The Hurler and Scheie syndromes are autosomal recessive muco-polysaccharidoses, characterized by mucopolysacchariduria and profound deficiency of α-L-iduronidase when assayed with α-L-phenyl iduronide as substrate. Phenotypically, Hurler patients are severely retarded while Scheie patients have normal intelligence. In order to study the substrate specificity of α-L-iduronidase toward natural substrates, tissue culture techniques were utilized. Skin fibroblasts from patients with Hurler and Scheie syndromes and normal controls were grown to confluency in modified Eagle's medium, washed X 3 with cold NaCl 0.15 M and suspended in 0.05 M acetate in 0.1M Nad buffer pH 3.8. Cells were sonicated then centrifuged at 10,000 × g for 10 min. The supernatant solution was used for α-L-iduronidase activity with substrates prepared from the chemical desulfation of dermatan sulfate and heparin. Following 16 h. of incubation the released iduronic acid was isolated using ion exchange chromatography, and the iduronolactone was identified by paper chromatography.
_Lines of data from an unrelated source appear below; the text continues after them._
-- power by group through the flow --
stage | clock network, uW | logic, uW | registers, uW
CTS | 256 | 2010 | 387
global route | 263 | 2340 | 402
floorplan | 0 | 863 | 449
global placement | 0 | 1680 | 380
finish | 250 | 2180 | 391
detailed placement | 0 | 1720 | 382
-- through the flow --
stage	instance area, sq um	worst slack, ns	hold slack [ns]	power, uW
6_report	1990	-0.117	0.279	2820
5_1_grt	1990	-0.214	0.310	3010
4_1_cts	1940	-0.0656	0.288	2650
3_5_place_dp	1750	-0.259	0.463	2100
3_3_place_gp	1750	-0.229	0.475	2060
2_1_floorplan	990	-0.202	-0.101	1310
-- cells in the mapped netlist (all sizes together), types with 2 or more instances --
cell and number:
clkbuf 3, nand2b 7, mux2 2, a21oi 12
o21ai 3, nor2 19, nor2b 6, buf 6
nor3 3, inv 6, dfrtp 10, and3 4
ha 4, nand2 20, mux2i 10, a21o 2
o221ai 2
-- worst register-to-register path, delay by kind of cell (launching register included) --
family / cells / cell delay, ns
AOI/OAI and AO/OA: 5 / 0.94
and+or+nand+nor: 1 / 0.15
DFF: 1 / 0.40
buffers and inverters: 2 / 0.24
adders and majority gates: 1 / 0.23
## config.mk

```make
export PLATFORM = sky130hd
export DESIGN_NAME = two_sum_stream_source
export DESIGN_NICKNAME = d
export VERILOG_FILES = /design/src/rtl/two_sum_stream_source.sv
export SDC_FILE = /design/constraint.sdc
export NUM_CORES = 1
export LEC_CHECK = 0
export ABC_AREA = 1
export BUFFER_PORTS_ARGS = -buffer_cell sky130_fd_sc_hd__clkbuf_2
export CORE_MARGIN = 8
export CORE_UTILIZATION = 42
export CTS_BUF_LIST = sky130_fd_sc_hd__clkbuf_2
export DETAILED_ROUTE_END_ITERATION = 12
export HOLD_SLACK_MARGIN = 0.08
export PLACE_DENSITY = 0.65
export SLEW_MARGIN = 20
export SYNTH_ARGS = -nofsm -noshare
export SYNTH_HDL_FRONTEND = slang
export SYNTH_SLANG_ARGS = --single-unit
```

## constraint.sdc

```tcl
create_clock -name clk -period 1.7 [get_ports clk]
set_clock_uncertainty 0.15 [all_clocks]
set_input_delay 0 -clock clk [delete_from_list [all_inputs] [get_ports clk]]
set_output_delay 0 -clock clk [all_outputs]
set_load 0.05 [all_outputs]
```
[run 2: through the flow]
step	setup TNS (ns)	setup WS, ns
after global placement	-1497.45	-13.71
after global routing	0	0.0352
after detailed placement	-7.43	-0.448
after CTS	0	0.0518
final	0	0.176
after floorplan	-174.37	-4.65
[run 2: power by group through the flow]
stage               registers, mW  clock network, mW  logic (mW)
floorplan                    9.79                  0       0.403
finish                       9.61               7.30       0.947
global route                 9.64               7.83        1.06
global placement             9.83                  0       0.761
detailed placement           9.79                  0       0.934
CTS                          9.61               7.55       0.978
$ cat config.mk
export PLATFORM = sky130hd
export DESIGN_NAME = imem_boot_loader
export DESIGN_NICKNAME = d
export VERILOG_FILES = /design/src/rtl/imem_boot_loader_pkg.sv /design/src/rtl/loader_word_packer.sv /design/src/rtl/imem_boot_loader.sv
export SDC_FILE = /design/constraint.sdc
export NUM_CORES = 1
export LEC_CHECK = 0
export CAP_MARGIN = 20
export CORE_MARGIN = 5
export CORE_UTILIZATION = 52
export DETAILED_ROUTE_END_ITERATION = 7
export PLACE_DENSITY = 0.74
export SLEW_MARGIN = 30
export SYNTH_ARGS = -nofsm -noshare
export SYNTH_HDL_FRONTEND = slang
export SYNTH_SLANG_ARGS = --single-unit
$ cat constraint.sdc
create_clock -name clk -period 3.75 [get_ports clk]
set_input_delay 1.125 -clock clk [delete_from_list [all_inputs] [get_ports clk]]
set_output_delay 1.125 -clock clk [all_outputs]
set_load 0.005 [all_outputs]
$ cat src/rtl/imem_boot_loader_pkg.sv
// Shared definitions for the instruction-memory boot loader and the processor it feeds.
// Holds the default memory geometry and the loader state encoding.
package imem_boot_loader_pkg;

  localparam int DEF_IM_DEPTH = 256;
  localparam int DEF_ADDR_W   = 16;

  typedef enum logic [3:0] {
    IDLE,
    LEN_HI,
    LEN_LO,
    DATA_HI,
    DATA_LO,
    CSUM_HI,
    CSUM_LO,
    DONE,
    ERROR
  } load_state_e;

  // The states in which the loader is consuming bytes from the stream.
  function automatic logic is_rx_state(input load_state_e s);
    return (s == LEN_HI)  || (s == LEN_LO)  ||
           (s == DATA_HI) || (s == DATA_LO) ||
           (s == CSUM_HI) || (s == CSUM_LO);
  endfunction

endpackage

$ cat src/rtl/loader_word_packer.sv
// Pairs big-endian bytes into 16-bit words and keeps the running 16-bit sum of data words.
// The held high byte is shared by the length, data and checksum fields.
module loader_word_packer (
  input  logic        clk,
  input  logic        rst,
  input  logic        clear,
  input  logic        hi_load,
  input  logic        word_load,
  input  logic [7:0]  byte_in,
  output logic [15:0] word,
  output logic [15:0] csum
);

  logic [7:0] hi_q;

  // The word is formed while the low byte is still on the bus, so the
  // consumer can act on it in the same cycle as the low-byte handshake.
  assign word = {hi_q, byte_in};

  always_ff @(posedge clk or posedge rst) begin
    if (rst) begin
      hi_q <= '0;
      csum <= '0;
    end else begin
      // NOTE: non-blocking assignments keep every register sampling pre-edge
      // values, so register order in the block does not matter.
      if (hi_load) hi_q <= byte_in;
      if (clear)          csum <= '0;
      else if (word_load) csum <= csum + word;
    end
  end

endmodule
The Hurler cell extracts failed to release iduronic acid from either desulfated heparin or dermatan sulfate while the Scheie extracts released iduronic acid from heparin. Both Hurler and Scheie extracts ha α-L-iduronidase deficiency when assayed with phenyl-iduronide. These findings indicate difference in the α-L-iduronidase specificity toward iduronic acid residues in heparan sulfate, which offers an explanation for the clinical differences between these syndromes.